Among my cardinal book-hunting rules: If I spot a book by Damon Runyon, the early 20th-century journalist and scribe of old Broadway, I snatch it up. In part, this derives from a childhood fondness for Guys and Dolls, the musical based on his short stories. But mainly I trace my affection for Runyon—and my compulsion to scrounge books—to my old man.
Among his accomplishments, John Mosedale was the author of The Men Who Invented Broadway: Damon Runyon, Walter Winchell & Their World. Runyon had stoked Dad’s youthful infatuations with newspapers and New York City, two passions that steered a Depression-era kid from Milwaukee toward a long and fruitful journalistic career in Gotham. In “the Broadway book,” as Dad called it, he repaid that debt.
In the winter of 2010, Dad quit chemotherapy treatments for his throat cancer. Determined only to enjoy his remaining months, he holed up in his book-filled New York apartment. Confined to a La-Z-Boy, he frequently dispatched me to hunt down a volume of interest. When I retrieved it, he would thumb the pages and, often, pluck out a newspaper clipping that was somehow related to the book. This filing method was one of Dad’s signature organizational tactics.

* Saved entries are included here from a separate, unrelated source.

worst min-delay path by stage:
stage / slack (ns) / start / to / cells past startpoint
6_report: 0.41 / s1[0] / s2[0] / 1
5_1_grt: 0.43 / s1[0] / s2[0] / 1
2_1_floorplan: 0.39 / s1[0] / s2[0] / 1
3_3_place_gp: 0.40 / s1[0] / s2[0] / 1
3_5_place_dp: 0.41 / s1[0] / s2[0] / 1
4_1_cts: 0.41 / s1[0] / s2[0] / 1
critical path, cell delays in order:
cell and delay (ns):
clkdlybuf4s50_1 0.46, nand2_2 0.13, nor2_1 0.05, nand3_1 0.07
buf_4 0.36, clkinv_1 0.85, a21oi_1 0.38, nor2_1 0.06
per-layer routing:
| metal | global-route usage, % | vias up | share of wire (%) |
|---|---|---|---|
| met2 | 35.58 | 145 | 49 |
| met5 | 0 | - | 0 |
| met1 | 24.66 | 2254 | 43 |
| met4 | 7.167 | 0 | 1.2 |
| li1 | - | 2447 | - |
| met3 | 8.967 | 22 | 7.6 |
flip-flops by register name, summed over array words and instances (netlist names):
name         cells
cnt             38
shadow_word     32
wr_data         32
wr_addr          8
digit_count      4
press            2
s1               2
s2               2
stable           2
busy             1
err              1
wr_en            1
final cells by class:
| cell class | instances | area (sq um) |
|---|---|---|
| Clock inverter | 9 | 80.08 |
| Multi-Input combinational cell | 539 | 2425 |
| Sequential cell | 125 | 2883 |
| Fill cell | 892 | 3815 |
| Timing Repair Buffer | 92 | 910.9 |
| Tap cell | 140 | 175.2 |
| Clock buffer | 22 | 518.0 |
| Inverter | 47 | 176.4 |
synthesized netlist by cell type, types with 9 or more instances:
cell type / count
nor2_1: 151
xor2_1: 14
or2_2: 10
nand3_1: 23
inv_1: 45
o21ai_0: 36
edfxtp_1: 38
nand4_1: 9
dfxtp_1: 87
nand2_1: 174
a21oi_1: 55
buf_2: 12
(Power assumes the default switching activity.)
[src/rtl/half_adder.sv]
// Combinational half adder: sum = a ^ b, carry = a & b.
// Latency: 0 cycles (pure combinational).
// Backpressure: none.
// Ports: a, b (addend bits); sum, carry (results).
module half_adder (
    input  logic a,
    input  logic b,
    output logic sum,
    output logic carry
);

    assign sum   = a ^ b;
    assign carry = a & b;

endmodule

[src/rtl/serial_adder.sv]
// Bit-serial WIDTH-bit adder, LSB first, one full-adder cell plus registered carry.
// Latency: start accepted at edge k -> busy for WIDTH cycles -> done pulse one cycle later.
// Backpressure: start is only honoured in IDLE or DONE; it is ignored while busy.
//
// Ports:
//   clk, reset            single clock, synchronous active-high reset
//   start                 begin an addition (sampled in IDLE/DONE only)
//   operand_A, operand_B  addends, captured on an accepted start
//   carry_in              initial carry, captured on an accepted start
//   busy                  high while bits are being processed
//   done                  one-cycle completion pulse
//   result, carry_out     sum and final carry, held until the next accepted start
//   overflow              signed overflow flag
//
// Build option: define SERIAL_ADDER_OVF_EN to compute overflow; otherwise it is tied to 0.
module serial_adder
    import serial_adder_pkg::*;
#(
    parameter int WIDTH = SA_DEFAULT_WIDTH
) (
    input  logic             clk,
    input  logic             reset,
    input  logic             start,
    input  logic [WIDTH-1:0] operand_A,
    input  logic [WIDTH-1:0] operand_B,
    input  logic             carry_in,
    output logic             busy,
    output logic             done,
    output logic [WIDTH-1:0] result,
    output logic             carry_out,
    output logic             overflow
);

    localparam int CNT_W = $clog2(WIDTH);
    localparam logic [CNT_W-1:0] LAST_BIT = CNT_W'(WIDTH - 1);

    sa_state_e        state;
    logic [WIDTH-1:0] a_reg;
    logic [WIDTH-1:0] b_reg;
    logic [WIDTH-1:0] result_reg;
    logic             carry_reg;
    logic [CNT_W-1:0] bit_cnt;

    logic fa_sum;
    logic fa_carry;
    logic load;
    logic last_bit;

    // The single shared full adder always looks at the current LSBs and carry.
    full_adder_cell u_fa (
        .a    (a_reg[0]),
        .b    (b_reg[0]),
        .cin  (carry_reg),
        .sum  (fa_sum),
        .cout (fa_carry)
    );

    assign load     = start && ((state == IDLE) || (state == DONE));
    assign last_bit = (state == SHIFT) && (bit_cnt == LAST_BIT);

    always_ff @(posedge clk) begin
        if (reset) begin
            state      <= IDLE;
            a_reg      <= '0;
            b_reg      <= '0;
            result_reg <= '0;
            carry_reg  <= 1'b0;
            bit_cnt    <= '0;
        end else begin
            case (state)
                IDLE, DONE: begin
                    if (start) begin
                        a_reg      <= operand_A;
                        b_reg      <= operand_B;
                        carry_reg  <= carry_in;
                        bit_cnt    <= '0;
                        result_reg <= '0;
                        state      <= SHIFT;
                    end else begin
                        state <= IDLE;
                    end
                end
                SHIFT: begin
                    // Sum bits enter at the MSB so that after WIDTH shifts
                    // bit 0 of the sum has reached bit 0 of result_reg.
                    result_reg <= {fa_sum, result_reg[WIDTH-1:1]};
                    a_reg      <= {1'b0, a_reg[WIDTH-1:1]};
                    b_reg      <= {1'b0, b_reg[WIDTH-1:1]};
                    carry_reg  <= fa_carry;
                    bit_cnt    <= bit_cnt + CNT_W'(1);
                    if (last_bit) begin
                        state <= DONE;
                    end
                end
                default: begin
                    state <= IDLE;
                end
            endcase
        end
    end

`ifdef SERIAL_ADDER_OVF_EN
    // During the final SHIFT cycle carry_reg is the carry into the MSB and
    // fa_carry is the carry out of it; their XOR is the signed overflow.
    // Capturing the XOR directly is equivalent to keeping the carry-in flop
    // and XORing it with carry_reg afterwards, and it stays stable through
    // IDLE because carry_reg does not change there.
    logic ovf_reg;

    always_ff @(posedge clk) begin
        if (reset) begin
            ovf_reg <= 1'b0;
        end else if (load) begin
            ovf_reg <= 1'b0;
        end else if (last_bit) begin
            ovf_reg <= carry_reg ^ fa_carry;
        end
    end

    assign overflow = ovf_reg;
`else
    assign overflow = 1'b0;
`endif

    assign busy      = (state == SHIFT);
    assign done      = (state == DONE);
    assign result    = result_reg;
    assign carry_out = carry_reg;

endmodule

A year after Dad died, I was at an estate sale in south Minneapolis when I spotted a hardcover of the Damon Runyon Omnibus. After completing my $2 purchase, I discovered tucked inside a picture postcard from 1915. The photograph showed a young Runyon. The note was brief: “Hello, Cap! How many letters do I owe you anyway? Well, forgive. Leaving here tonight for Havana—Runyon.” It was addressed to W.S. McWade, of Excelsior, Minnesota.

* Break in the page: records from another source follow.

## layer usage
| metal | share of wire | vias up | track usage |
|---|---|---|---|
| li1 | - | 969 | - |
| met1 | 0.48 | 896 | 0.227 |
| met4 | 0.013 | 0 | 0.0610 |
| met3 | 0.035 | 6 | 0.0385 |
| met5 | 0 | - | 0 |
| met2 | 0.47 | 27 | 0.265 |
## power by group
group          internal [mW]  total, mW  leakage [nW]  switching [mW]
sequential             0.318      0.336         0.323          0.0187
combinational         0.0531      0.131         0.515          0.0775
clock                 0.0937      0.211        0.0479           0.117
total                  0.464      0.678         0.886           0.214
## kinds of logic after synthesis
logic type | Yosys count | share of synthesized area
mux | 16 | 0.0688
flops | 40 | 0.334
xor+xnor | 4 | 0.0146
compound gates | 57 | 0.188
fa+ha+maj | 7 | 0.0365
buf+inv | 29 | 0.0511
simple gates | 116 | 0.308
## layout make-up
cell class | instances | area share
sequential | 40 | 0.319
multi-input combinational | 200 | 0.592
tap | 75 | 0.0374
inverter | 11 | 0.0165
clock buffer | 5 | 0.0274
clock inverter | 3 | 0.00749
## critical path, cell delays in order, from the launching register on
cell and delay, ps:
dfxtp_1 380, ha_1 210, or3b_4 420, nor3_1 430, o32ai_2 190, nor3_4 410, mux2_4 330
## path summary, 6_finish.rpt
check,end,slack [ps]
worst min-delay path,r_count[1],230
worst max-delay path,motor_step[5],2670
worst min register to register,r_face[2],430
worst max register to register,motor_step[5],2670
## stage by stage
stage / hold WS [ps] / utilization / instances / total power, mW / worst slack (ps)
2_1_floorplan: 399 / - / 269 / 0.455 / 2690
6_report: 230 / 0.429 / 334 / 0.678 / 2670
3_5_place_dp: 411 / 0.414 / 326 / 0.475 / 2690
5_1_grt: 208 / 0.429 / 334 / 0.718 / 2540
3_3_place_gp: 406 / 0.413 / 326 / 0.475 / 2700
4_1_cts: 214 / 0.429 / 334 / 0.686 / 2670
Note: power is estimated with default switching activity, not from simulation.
--- src/rtl/hazard_forward_unit.sv ---
// Hazard detection and forwarding control with a shadow pipeline.
// Define HFU_PERF_CNT_EN to add stall/flush performance counters.
module hazard_forward_unit
    import hazard_forward_unit_pkg::*;
(
    input  logic       clk,
    input  logic       rst_n,
    input  logic [4:0] id_rs1,
    input  logic [4:0] id_rs2,
    input  logic       id_rs1_used,
    input  logic       id_rs2_used,
    input  logic [4:0] id_rd,
    input  logic       id_reg_write,
    input  logic       id_mem_read,
    input  logic       id_valid,
    input  logic       ex_branch_taken,
    output logic [1:0] fwd_a_sel,
    output logic [1:0] fwd_b_sel,
    output logic       stall_if,
    output logic       stall_id,
    output logic       flush_id,
    output logic       flush_ex
`ifdef HFU_PERF_CNT_EN
    ,
    output logic [31:0] stall_count,
    output logic [31:0] flush_count
`endif
);

    dest_t ex_q;
    logic  ex_mem_read;
    dest_t mem_q;
    dest_t wb_q;

    logic [1:0] sel_a;
    logic [1:0] sel_b;
    logic       rs1_on_ex;
    logic       rs2_on_ex;
    logic       load_use;
    logic       redirect;
    logic       stall;
    logic       bubble;

    // WB is tracked for completeness; the register file is write-through
    logic unused_wb;
    assign unused_wb = ^wb_q;

    fwd_sel_calc u_sel_a (
        .rs            (id_rs1),
        .rs_used       (id_rs1_used),
        .ex_rd         (ex_q.rd),
        .ex_reg_write  (ex_q.reg_write),
        .mem_rd        (mem_q.rd),
        .mem_reg_write (mem_q.reg_write),
        .sel           (sel_a)
    );

    fwd_sel_calc u_sel_b (
        .rs            (id_rs2),
        .rs_used       (id_rs2_used),
        .ex_rd         (ex_q.rd),
        .ex_reg_write  (ex_q.reg_write),
        .mem_rd        (mem_q.rd),
        .mem_reg_write (mem_q.reg_write),
        .sel           (sel_b)
    );

    assign rs1_on_ex = id_rs1_used && (id_rs1 == ex_q.rd);
    assign rs2_on_ex = id_rs2_used && (id_rs2 == ex_q.rd);

    assign load_use = id_valid && ex_mem_read
                   && dest_live(ex_q)
                   && (rs1_on_ex || rs2_on_ex);

    // Gated by reset so a redirect seen during reset flushes nothing
    assign redirect = ex_branch_taken && rst_n;
    assign stall    = load_use && !redirect;
    assign bubble   = !id_valid || load_use || redirect;

    assign stall_if = stall;
    assign stall_id = stall;
    assign flush_id = redirect;
    assign flush_ex = redirect || load_use;

    // Advance shadow stages; register selects as ID enters EX
    always_ff @(posedge clk or negedge rst_n) begin
        if (!rst_n) begin
            ex_q        <= DEST_NONE;
            ex_mem_read <= 1'b0;
            mem_q       <= DEST_NONE;
            wb_q        <= DEST_NONE;
            fwd_a_sel   <= FWD_RF;
            fwd_b_sel   <= FWD_RF;
        end else begin
            wb_q  <= mem_q;
            mem_q <= ex_q;
            if (bubble) begin
                ex_q        <= DEST_NONE;
                ex_mem_read <= 1'b0;
                fwd_a_sel   <= FWD_RF;
                fwd_b_sel   <= FWD_RF;
            end else begin
                ex_q.rd        <= id_rd;
                ex_q.reg_write <= id_reg_write;
                ex_mem_read    <= id_mem_read;
                fwd_a_sel      <= sel_a;
                fwd_b_sel      <= sel_b;
            end
        end
    end

`ifdef HFU_PERF_CNT_EN
    // Saturating event counters; a flush cycle is a redirect cycle
    always_ff @(posedge clk or negedge rst_n) begin
        if (!rst_n) begin
            stall_count <= '0;
            flush_count <= '0;
        end else begin
            if (stall && (stall_count != '1))
                stall_count <= stall_count + 32'd1;
            if (redirect && (flush_count != '1))
                flush_count <= flush_count + 32'd1;
        end
    end
`endif

endmodule
===== config.mk =====
export PLATFORM = sky130hd
export DESIGN_NAME = rr_mux_arbiter_flat
export DESIGN_NICKNAME = d
export VERILOG_FILES = /design/src/rtl/arb_pkg.sv /design/src/rtl/rr_mux_arbiter_if.sv /design/src/rtl/rr_priority_pick.sv /design/src/rtl/rr_mux_arbiter.sv /design/src/flat_wrapper.sv
export SDC_FILE = /design/constraint.sdc
export NUM_CORES = 1
export LEC_CHECK = 0
export CORE_ASPECT_RATIO = 1.4
export CORE_MARGIN = 2
export CORE_UTILIZATION = 25
export CTS_BUF_LIST = sky130_fd_sc_hd__clkbuf_8
export DETAILED_ROUTE_END_ITERATION = 16
export PLACE_DENSITY = 0.83
export SLEW_MARGIN = 40
export SYNTH_ARGS = -nofsm -noshare
export SYNTH_HDL_FRONTEND = slang
export SYNTH_SLANG_ARGS = --single-unit
export TNS_END_PERCENT = 20

===== constraint.sdc =====
create_clock -name clk -period 4.75 [get_ports clk]
set_input_delay 0.475 -clock clk [delete_from_list [all_inputs] [get_ports clk]]
set_output_delay 0.475 -clock clk [all_outputs]
set_load 0.02 [all_outputs]
===== src/rtl/instr_fetch_if.sv =====
`default_nettype none
// ============================================================================
// Module   : instr_fetch_if
// Purpose  : Instruction-memory read bus between the fetch unit and memory.
// Revision : 1.0 - initial release
// ============================================================================
interface instr_fetch_if;
    logic       imem_req;
    logic [7:0] imem_addr;
    logic       imem_ack;
    logic [7:0] imem_data;

    modport master (
        output imem_req,
        output imem_addr,
        input  imem_ack,
        input  imem_data
    );

    modport slave (
        input  imem_req,
        input  imem_addr,
        output imem_ack,
        output imem_data
    );
endinterface
`default_nettype wire


===== src/rtl/instr_fetch.sv =====
`default_nettype none
// ============================================================================
// Module   : instr_fetch
// Purpose  : Fetch/issue FSM with PC update, stall hold and ack timeout.
// Revision : 1.0 - initial release
// ============================================================================
module instr_fetch #(
    parameter logic [7:0] RESET_PC    = 8'h00,
    parameter int         ACK_TIMEOUT = 15
) (
    input  logic          clk,
    input  logic          rst_n,
    instr_fetch_if.master imem,
    input  logic          stall,
    input  logic          branch,
    input  logic          zero,
    output logic [7:0]    instr,
    output logic [1:0]    op,
    output logic          instr_valid,
    output logic [7:0]    pc,
    output logic          fetch_err
);

    localparam int c_CNT_W = (ACK_TIMEOUT < 2) ? 1 : $clog2(ACK_TIMEOUT + 1);
    localparam logic [c_CNT_W-1:0] c_CNT_LAST = c_CNT_W'(ACK_TIMEOUT - 1);
    localparam logic [c_CNT_W-1:0] c_CNT_MAX  = c_CNT_W'(ACK_TIMEOUT);
    localparam logic [c_CNT_W-1:0] c_CNT_ONE  = c_CNT_W'(1);

    localparam logic [2:0] c_ST_RST   = 3'd0;
    localparam logic [2:0] c_ST_FETCH = 3'd1;
    localparam logic [2:0] c_ST_WAIT  = 3'd2;
    localparam logic [2:0] c_ST_ISSUE = 3'd3;
    localparam logic [2:0] c_ST_ERR   = 3'd4;

    logic [2:0]         r_state;
    logic [7:0]         r_pc;
    logic [7:0]         r_instr;
    logic [c_CNT_W-1:0] r_cnt;
    logic               r_fetchErr;

    logic [7:0]         w_immExt;
    logic               w_taken;
    logic [7:0]         w_nextPc;

    // Immediate is a signed 2-bit offset relative to pc+1
    assign w_immExt = {{6{r_instr[1]}}, r_instr[1:0]};
    assign w_taken  = branch & zero;
    assign w_nextPc = r_pc + 8'd1 + (w_taken ? w_immExt : 8'd0);

    always_ff @(posedge clk or negedge rst_n) begin
        if (!rst_n) begin
            r_state    <= c_ST_RST;
            r_pc       <= RESET_PC;
            r_instr    <= 8'h00;
            r_cnt      <= '0;
            r_fetchErr <= 1'b0;
        end else begin
            case (r_state)
                c_ST_RST: begin
                    r_state <= c_ST_FETCH;
                end
                c_ST_FETCH: begin
                    r_state <= c_ST_WAIT;
                    r_cnt   <= '0;
                end
                c_ST_WAIT: begin
                    if (imem.imem_ack) begin
                        r_instr <= imem.imem_data;
                        r_state <= c_ST_ISSUE;
                    end else if (r_cnt >= c_CNT_LAST) begin
                        r_state    <= c_ST_ERR;
                        r_fetchErr <= 1'b1;
                    end else if (r_cnt != c_CNT_MAX) begin
                        r_cnt <= r_cnt + c_CNT_ONE;
                    end
                end
                c_ST_ISSUE: begin
                    if (!stall) begin
                        r_pc    <= w_nextPc;
                        r_state <= c_ST_FETCH;
                    end
                end
                c_ST_ERR: begin
                    r_state <= c_ST_ERR;
                end
                default: begin
                    r_state <= c_ST_RST;
                end
            endcase
        end
    end

    assign imem.imem_req  = (r_state == c_ST_FETCH) || (r_state == c_ST_WAIT);
    assign imem.imem_addr = r_pc;
    assign instr          = r_instr;
    assign op             = r_instr[7:6];
    assign instr_valid    = (r_state == c_ST_ISSUE);
    assign pc             = r_pc;
    assign fetch_err      = r_fetchErr;

endmodule
`default_nettype wire

===== src/flat_wrapper.sv =====
// flat-port wrapper written by rule: the top's interface ports become plain ports
module instr_fetch_flat 
#(
    parameter logic [7:0] RESET_PC    = 8'h00,
    parameter int         ACK_TIMEOUT = 15
)
  (clk, rst_n, stall, branch, zero, instr, op, instr_valid, pc, fetch_err, imem_imem_req, imem_imem_addr, imem_imem_ack, imem_imem_data);
  instr_fetch_if imem_i ();
  input  logic clk;
  input  logic rst_n;
  input  logic stall;
  input  logic branch;
  input  logic zero;
  output logic [7:0] instr;
  output logic [1:0] op;
  output logic instr_valid;
  output logic [7:0] pc;
  output logic fetch_err;
  output wire logic [$bits(imem_i.imem_req)-1:0] imem_imem_req;
  output wire logic [$bits(imem_i.imem_addr)-1:0] imem_imem_addr;
  input wire logic [$bits(imem_i.imem_ack)-1:0] imem_imem_ack;
  input wire logic [$bits(imem_i.imem_data)-1:0] imem_imem_data;
  assign imem_imem_req = imem_i.imem_req;
  assign imem_imem_addr = imem_i.imem_addr;
  assign imem_i.imem_ack = imem_imem_ack;
  assign imem_i.imem_data = imem_imem_data;
  instr_fetch #(.RESET_PC(RESET_PC), .ACK_TIMEOUT(ACK_TIMEOUT)) u_core (.clk(clk), .rst_n(rst_n), .imem(imem_i), .stall(stall), .branch(branch), .zero(zero), .instr(instr), .op(op), .instr_valid(instr_valid), .pc(pc), .fetch_err(fetch_err));
endmodule
===== src/rtl/watch_btn_debounce.sv =====
// One button: 2-flop synchronizer, ms-tick debounce counter, debounced level, rising-edge pulse.
// o_level and o_press update together, one clk after the deciding ms tick.
module watch_btn_debounce
  import watch_pkg::*;
#(
  parameter int DEBOUNCE_MS = 10
) (
  input  logic clk,
  input  logic rst,
  input  logic i_tick_1ms,
  input  logic i_btn,
  output logic o_level,
  output logic o_press
);

  localparam int CW = (DEBOUNCE_MS > 1) ? $clog2(DEBOUNCE_MS) : 1;

  logic          r_sync1;
  logic          r_sync2;
  logic [CW-1:0] r_cnt;
  logic          r_level;
  logic          r_press;
  logic          w_done;

  assign w_done = (r_cnt == CW'(DEBOUNCE_MS - 1));

  always_ff @(posedge clk) begin
    if (rst) begin
      r_sync1 <= 1'b0;
      r_sync2 <= 1'b0;
      r_cnt   <= '0;
      r_level <= 1'b0;
      r_press <= 1'b0;
    end else begin
      r_sync1 <= i_btn;
      r_sync2 <= r_sync1;
      r_press <= 1'b0;
      if (i_tick_1ms) begin
        if (r_sync2 == r_level) begin
          r_cnt <= '0;
        end else if (w_done) begin
          r_cnt   <= '0;
          r_level <= ~r_level;
          // Only the 0->1 flip is a press; releases produce no pulse.
          r_press <= ~r_level;
        end else begin
          r_cnt <= r_cnt + 1'b1;
        end
      end
    end
  end

  assign o_level = r_level;
  assign o_press = r_press;

endmodule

There was also a single-page letter Runyon wrote to McWade three decades later, in 1945. Runyon, who served under McWade during the Spanish-American War, informed his old friend that he recently lost his speech after undergoing surgery for throat cancer.
“I think the truth of the matter is, my dear Colonel, that I have been getting by on borrowed time and my credit is about exhausted. I have no regrets. I have been permitted to live beyond my own expectations and have enjoyed considerable success at a time of life when most men have folded up. And I have had the satisfaction of knowing that I have made a few friends who could think of something nice to say about me when it seemed necessary—among them yourself.”
Like Runyon, Dad said he had no regrets and, despite his ghastly affliction, always insisted he was lucky. He expressed no fear of death. Religious impulse played no role. Dad put zero stock in the afterlife, but he was a great believer in serendipity. He loved to talk about the queer accidents of life, especially his own. I heard him recount our family’s founding story a thousand times: how he and my mom spent childhood summers on the same speck of an island in northern Minnesota but did not meet until they were adults living in New York City.
I am certain he would have relished unfurling that yarn about the Damon Runyon Omnibus his youngest son unearthed in Minneapolis. And if I close my eyes, I can almost hear him pointing out the late
Col. W.S. McWade’s smart system of filing letters inside books.